→ **Your assignment**
Search the listing below, and show each line that includes the word "layer".

+++

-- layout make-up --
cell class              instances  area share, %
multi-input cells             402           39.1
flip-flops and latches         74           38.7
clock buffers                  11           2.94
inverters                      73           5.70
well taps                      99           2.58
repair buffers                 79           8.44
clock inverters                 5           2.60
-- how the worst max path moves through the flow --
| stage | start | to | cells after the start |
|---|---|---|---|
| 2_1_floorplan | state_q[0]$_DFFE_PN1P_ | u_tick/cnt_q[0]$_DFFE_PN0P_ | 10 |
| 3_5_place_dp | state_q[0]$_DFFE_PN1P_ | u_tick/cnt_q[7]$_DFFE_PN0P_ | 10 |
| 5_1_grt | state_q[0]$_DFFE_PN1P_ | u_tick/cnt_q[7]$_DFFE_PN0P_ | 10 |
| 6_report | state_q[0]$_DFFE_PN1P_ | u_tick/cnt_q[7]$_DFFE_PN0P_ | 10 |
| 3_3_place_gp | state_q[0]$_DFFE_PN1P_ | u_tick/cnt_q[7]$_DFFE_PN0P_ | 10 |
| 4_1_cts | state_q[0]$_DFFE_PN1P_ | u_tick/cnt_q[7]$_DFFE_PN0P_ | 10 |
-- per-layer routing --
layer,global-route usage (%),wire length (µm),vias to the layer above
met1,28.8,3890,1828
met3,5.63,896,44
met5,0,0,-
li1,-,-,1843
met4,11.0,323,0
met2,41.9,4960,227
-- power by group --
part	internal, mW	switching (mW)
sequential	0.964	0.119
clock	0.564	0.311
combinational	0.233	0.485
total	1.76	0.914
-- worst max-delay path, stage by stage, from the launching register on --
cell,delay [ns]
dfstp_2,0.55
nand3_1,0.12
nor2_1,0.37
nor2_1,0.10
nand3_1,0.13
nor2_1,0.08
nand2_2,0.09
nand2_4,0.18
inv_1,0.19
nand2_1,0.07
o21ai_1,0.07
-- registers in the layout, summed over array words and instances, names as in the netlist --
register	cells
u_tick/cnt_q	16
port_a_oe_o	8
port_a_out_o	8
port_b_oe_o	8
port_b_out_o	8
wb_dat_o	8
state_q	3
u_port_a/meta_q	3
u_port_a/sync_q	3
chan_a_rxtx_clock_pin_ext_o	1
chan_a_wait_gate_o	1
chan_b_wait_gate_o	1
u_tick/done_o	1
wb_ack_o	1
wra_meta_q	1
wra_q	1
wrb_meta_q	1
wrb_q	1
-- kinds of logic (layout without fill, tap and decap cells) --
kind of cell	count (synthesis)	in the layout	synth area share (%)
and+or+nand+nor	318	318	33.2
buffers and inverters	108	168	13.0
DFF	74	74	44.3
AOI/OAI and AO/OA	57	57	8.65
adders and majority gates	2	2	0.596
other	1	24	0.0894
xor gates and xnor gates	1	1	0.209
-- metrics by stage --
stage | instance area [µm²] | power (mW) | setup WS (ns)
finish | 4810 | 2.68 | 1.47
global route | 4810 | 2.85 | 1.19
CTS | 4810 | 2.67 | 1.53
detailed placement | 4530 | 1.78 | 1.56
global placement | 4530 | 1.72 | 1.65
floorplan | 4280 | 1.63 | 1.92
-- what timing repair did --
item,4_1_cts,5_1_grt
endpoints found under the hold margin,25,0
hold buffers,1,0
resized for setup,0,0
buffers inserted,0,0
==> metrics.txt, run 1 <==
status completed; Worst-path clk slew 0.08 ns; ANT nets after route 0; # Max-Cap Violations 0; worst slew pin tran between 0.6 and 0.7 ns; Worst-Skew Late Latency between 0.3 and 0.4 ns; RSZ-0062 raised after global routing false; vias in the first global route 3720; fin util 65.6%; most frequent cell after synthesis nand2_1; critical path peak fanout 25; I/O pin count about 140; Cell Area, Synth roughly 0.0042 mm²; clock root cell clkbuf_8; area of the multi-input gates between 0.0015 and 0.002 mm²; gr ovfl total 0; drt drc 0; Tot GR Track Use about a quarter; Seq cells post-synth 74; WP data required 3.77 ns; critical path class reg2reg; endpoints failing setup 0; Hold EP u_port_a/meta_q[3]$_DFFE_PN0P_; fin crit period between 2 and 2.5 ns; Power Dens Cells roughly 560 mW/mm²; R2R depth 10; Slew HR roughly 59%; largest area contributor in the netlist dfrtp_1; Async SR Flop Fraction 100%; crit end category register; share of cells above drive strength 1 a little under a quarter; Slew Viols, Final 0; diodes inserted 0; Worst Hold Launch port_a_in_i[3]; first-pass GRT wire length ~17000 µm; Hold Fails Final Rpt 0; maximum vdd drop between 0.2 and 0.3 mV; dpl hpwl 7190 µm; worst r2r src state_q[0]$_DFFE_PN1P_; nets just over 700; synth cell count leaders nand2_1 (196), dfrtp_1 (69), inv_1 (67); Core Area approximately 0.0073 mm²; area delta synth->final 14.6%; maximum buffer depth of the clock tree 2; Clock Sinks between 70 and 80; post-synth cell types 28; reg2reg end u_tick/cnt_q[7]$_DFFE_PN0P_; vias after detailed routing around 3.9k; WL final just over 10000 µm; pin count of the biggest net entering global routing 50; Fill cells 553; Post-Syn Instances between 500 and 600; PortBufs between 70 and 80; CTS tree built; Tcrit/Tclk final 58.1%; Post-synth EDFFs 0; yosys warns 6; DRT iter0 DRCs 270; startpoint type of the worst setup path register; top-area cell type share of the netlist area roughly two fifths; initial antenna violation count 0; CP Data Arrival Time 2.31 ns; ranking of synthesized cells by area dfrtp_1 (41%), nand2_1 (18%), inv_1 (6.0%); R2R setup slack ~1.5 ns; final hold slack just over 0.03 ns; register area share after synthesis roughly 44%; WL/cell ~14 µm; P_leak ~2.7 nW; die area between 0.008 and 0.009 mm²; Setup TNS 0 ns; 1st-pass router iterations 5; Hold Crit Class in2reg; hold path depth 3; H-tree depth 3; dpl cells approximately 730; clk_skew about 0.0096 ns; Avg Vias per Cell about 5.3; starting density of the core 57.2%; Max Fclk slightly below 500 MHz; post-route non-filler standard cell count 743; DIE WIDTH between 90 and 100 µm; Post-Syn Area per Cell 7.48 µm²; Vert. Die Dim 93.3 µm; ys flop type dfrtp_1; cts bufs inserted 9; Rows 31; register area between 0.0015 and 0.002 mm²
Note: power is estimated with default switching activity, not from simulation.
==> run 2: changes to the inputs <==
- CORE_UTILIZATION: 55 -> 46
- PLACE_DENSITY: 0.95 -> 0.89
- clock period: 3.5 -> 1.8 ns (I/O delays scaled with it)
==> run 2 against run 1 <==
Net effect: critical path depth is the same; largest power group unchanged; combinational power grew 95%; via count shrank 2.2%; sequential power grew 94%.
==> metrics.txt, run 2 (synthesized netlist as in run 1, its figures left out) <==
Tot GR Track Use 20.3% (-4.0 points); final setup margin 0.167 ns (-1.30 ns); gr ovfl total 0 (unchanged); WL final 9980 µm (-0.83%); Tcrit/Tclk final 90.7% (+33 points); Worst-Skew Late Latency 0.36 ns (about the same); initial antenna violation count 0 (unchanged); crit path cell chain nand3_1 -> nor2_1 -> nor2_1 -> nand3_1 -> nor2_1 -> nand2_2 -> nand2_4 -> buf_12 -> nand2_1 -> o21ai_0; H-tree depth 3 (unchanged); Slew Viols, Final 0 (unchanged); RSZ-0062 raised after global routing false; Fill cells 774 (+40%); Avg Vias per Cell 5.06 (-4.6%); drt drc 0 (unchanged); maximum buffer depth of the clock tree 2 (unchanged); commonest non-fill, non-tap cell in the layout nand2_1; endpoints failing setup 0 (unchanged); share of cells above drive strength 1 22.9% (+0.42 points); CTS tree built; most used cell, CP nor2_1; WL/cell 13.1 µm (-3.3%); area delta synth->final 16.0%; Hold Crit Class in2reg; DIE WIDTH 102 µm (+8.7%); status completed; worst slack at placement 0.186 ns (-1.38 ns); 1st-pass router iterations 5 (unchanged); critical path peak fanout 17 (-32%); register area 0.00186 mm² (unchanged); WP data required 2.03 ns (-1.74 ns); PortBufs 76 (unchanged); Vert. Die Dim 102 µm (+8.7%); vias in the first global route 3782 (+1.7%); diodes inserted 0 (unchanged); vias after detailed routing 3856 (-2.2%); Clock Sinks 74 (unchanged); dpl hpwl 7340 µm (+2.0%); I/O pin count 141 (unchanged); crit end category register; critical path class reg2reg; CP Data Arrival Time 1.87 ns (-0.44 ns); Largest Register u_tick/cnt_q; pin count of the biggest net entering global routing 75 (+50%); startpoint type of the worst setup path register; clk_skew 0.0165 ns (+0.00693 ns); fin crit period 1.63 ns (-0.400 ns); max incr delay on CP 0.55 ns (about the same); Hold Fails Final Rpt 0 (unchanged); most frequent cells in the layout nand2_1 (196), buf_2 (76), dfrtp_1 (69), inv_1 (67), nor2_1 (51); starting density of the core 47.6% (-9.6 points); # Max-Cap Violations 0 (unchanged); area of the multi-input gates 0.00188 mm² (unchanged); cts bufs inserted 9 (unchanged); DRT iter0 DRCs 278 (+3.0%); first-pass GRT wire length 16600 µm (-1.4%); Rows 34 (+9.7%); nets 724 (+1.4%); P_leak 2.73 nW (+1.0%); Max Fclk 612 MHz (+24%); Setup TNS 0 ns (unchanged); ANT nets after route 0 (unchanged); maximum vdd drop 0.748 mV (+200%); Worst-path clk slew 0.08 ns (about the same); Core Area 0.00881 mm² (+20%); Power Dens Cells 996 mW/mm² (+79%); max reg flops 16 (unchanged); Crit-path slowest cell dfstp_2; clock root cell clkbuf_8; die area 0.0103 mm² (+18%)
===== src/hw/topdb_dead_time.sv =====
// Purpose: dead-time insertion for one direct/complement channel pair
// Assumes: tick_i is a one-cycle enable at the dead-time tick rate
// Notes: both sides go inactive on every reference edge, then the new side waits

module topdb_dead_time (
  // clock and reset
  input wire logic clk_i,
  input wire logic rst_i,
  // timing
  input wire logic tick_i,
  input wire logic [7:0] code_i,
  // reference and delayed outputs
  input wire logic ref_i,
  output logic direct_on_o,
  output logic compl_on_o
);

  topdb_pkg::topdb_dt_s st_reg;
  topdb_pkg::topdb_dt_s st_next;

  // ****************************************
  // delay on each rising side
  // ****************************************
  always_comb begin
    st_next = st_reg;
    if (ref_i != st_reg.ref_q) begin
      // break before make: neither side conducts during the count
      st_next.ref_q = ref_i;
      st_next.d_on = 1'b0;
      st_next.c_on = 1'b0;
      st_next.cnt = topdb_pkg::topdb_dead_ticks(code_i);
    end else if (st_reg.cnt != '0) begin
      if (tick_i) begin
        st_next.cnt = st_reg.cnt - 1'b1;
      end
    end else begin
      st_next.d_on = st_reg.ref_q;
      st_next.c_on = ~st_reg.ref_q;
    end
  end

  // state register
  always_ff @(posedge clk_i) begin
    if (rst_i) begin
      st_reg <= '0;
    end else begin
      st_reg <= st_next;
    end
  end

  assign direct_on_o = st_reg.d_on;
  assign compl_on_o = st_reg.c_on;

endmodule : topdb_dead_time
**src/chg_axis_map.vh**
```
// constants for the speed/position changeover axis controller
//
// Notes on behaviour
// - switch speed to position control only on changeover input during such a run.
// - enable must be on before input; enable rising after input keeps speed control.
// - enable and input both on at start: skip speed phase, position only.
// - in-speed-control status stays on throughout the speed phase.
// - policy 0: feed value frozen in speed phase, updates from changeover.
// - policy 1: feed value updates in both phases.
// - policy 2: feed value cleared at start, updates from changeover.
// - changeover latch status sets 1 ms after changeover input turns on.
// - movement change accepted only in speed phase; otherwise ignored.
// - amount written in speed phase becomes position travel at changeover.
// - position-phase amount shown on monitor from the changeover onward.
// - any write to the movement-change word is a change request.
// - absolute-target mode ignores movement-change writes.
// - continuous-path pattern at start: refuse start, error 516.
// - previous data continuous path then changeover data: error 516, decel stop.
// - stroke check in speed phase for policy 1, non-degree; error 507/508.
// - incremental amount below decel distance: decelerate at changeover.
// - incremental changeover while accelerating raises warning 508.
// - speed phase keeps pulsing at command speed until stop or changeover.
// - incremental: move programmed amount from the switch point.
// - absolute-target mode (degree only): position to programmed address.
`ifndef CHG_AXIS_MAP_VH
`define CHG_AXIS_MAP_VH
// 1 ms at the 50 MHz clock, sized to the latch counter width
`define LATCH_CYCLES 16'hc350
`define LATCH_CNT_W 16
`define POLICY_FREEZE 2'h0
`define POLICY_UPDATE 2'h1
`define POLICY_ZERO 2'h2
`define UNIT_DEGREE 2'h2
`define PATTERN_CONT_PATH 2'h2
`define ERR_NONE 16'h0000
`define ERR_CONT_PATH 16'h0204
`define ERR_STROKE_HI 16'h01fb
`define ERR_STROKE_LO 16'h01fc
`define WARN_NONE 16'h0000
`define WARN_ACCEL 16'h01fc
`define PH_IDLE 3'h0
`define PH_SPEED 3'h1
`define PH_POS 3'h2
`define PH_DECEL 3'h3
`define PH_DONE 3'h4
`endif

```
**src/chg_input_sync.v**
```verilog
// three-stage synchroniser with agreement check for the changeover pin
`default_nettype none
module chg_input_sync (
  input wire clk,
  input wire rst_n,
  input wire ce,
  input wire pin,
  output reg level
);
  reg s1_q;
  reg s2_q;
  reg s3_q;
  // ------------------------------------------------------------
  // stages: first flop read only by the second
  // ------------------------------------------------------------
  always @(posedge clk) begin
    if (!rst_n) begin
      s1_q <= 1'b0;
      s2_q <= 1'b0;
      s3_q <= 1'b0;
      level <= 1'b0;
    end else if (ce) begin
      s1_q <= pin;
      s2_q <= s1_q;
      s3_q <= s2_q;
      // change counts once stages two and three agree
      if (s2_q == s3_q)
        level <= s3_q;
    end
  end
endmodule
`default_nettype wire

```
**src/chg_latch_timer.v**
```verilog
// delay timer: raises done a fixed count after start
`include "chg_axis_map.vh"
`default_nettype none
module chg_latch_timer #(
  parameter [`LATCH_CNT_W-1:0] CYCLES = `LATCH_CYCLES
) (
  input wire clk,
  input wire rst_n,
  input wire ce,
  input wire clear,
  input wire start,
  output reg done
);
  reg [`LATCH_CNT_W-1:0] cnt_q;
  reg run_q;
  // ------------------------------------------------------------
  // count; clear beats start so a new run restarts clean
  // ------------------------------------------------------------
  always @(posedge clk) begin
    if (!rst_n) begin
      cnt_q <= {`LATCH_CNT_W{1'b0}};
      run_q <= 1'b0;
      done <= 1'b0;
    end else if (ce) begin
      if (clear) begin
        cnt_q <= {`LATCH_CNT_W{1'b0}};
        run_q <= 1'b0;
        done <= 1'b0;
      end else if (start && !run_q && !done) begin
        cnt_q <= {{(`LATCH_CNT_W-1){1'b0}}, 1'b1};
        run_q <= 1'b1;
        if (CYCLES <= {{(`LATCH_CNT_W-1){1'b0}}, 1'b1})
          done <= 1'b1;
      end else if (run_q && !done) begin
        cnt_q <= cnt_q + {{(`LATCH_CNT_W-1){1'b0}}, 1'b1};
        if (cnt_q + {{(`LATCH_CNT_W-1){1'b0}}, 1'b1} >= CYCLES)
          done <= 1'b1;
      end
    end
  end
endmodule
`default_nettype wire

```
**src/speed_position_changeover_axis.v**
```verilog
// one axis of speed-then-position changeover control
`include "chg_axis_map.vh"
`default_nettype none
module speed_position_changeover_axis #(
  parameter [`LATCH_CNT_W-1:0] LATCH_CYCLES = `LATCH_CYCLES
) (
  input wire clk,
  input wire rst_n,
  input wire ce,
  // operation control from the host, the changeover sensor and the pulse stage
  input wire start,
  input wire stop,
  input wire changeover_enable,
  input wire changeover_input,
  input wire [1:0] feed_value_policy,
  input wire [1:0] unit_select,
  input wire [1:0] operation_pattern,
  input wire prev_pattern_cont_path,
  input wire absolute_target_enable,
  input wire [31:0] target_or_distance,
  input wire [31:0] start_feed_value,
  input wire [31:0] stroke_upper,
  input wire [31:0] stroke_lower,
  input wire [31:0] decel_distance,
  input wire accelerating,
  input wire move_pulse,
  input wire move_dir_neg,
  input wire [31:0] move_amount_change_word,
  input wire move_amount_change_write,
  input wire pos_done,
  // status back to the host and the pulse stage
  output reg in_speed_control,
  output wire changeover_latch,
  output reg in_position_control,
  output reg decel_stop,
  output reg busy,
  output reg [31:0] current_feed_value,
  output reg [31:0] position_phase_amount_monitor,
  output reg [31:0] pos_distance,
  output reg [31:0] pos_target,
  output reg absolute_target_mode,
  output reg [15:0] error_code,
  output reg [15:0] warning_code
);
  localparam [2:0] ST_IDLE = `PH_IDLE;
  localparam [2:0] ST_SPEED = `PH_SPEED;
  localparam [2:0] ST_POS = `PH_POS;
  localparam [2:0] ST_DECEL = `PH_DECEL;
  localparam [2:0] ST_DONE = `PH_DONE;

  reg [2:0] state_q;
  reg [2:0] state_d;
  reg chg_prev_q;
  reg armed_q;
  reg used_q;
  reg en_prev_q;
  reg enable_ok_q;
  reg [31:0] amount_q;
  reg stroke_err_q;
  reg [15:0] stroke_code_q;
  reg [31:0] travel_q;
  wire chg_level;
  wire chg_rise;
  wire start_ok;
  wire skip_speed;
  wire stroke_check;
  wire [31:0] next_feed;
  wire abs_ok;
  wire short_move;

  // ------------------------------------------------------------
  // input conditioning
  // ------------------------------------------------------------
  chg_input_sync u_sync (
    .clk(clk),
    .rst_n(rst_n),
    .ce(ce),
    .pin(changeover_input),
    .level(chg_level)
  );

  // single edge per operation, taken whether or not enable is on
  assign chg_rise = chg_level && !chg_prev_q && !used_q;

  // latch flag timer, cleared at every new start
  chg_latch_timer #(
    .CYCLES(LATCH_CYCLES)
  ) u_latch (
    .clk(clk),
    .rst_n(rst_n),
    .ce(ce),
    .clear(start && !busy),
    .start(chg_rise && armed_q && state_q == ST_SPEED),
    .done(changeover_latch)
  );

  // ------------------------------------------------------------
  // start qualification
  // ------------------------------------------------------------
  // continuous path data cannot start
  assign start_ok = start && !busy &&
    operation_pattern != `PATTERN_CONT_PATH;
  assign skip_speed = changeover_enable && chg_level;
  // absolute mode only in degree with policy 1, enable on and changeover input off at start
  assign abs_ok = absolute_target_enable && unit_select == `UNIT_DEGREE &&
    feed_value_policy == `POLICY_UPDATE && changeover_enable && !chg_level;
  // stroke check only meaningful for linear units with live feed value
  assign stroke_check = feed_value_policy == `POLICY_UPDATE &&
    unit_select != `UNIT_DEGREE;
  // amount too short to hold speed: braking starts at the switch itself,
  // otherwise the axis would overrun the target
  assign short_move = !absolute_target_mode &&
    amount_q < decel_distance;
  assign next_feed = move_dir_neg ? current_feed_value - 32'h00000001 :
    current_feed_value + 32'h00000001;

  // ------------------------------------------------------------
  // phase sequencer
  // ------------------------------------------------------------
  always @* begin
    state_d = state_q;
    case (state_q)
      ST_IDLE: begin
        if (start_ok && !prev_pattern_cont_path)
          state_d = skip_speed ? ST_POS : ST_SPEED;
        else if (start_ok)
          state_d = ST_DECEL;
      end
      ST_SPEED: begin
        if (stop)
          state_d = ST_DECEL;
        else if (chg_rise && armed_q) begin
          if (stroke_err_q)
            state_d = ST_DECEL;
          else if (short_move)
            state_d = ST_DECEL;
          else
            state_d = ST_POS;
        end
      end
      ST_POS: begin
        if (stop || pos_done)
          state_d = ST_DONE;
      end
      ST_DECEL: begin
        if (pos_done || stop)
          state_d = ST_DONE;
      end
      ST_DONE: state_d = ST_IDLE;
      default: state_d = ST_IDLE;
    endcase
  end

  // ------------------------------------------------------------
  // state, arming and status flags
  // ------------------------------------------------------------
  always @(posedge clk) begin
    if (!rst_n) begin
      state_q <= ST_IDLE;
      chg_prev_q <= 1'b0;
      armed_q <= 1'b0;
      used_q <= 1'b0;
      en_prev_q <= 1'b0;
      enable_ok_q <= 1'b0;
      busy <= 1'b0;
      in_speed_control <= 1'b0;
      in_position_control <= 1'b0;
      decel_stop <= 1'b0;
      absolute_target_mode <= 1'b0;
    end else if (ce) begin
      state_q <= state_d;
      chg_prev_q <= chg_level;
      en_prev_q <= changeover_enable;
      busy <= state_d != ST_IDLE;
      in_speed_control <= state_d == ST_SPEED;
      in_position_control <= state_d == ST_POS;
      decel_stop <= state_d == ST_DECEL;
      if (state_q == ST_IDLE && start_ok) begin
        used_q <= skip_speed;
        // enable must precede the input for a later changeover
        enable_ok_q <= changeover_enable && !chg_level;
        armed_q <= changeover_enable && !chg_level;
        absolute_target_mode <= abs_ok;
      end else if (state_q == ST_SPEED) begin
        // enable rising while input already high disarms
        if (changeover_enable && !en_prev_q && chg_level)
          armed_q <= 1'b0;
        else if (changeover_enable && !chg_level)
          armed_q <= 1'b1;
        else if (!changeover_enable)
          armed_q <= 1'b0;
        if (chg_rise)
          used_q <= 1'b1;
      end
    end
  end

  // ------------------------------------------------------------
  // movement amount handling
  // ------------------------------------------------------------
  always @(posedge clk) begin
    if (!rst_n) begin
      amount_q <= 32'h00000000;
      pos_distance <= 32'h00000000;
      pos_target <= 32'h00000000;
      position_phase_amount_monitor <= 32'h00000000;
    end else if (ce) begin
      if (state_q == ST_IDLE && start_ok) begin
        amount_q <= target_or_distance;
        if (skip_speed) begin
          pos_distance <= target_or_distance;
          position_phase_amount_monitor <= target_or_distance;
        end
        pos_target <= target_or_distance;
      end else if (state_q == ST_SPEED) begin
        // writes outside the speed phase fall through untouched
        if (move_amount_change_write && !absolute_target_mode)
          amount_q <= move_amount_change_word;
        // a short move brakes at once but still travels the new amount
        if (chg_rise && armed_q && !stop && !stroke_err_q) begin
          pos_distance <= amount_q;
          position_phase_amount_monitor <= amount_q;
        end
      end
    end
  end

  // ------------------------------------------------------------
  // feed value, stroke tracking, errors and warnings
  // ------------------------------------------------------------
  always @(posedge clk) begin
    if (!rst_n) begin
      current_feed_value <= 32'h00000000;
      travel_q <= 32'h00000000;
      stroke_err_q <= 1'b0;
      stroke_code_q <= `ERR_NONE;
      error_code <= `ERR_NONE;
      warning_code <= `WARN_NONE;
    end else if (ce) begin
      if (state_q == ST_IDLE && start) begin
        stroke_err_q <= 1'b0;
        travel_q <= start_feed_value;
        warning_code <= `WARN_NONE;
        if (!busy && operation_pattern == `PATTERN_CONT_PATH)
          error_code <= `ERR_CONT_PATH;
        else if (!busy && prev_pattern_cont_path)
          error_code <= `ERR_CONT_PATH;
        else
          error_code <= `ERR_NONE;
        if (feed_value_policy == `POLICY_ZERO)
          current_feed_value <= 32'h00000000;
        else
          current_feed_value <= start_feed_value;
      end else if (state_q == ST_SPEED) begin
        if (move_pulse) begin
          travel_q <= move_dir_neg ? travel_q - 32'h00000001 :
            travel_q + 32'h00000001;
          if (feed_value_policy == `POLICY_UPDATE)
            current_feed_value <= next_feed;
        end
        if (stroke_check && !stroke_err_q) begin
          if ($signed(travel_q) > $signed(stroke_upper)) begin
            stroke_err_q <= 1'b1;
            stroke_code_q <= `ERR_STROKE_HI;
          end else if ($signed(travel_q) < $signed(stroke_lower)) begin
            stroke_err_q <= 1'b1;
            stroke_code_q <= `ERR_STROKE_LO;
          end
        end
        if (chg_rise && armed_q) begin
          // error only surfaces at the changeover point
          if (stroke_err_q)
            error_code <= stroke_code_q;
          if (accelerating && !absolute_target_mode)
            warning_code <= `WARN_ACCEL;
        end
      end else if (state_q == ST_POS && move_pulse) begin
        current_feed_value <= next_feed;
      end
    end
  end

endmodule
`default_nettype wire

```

+++

→ **Task response**
-- per-layer routing --
layer,global-route usage (%),wire length (µm),vias to the layer above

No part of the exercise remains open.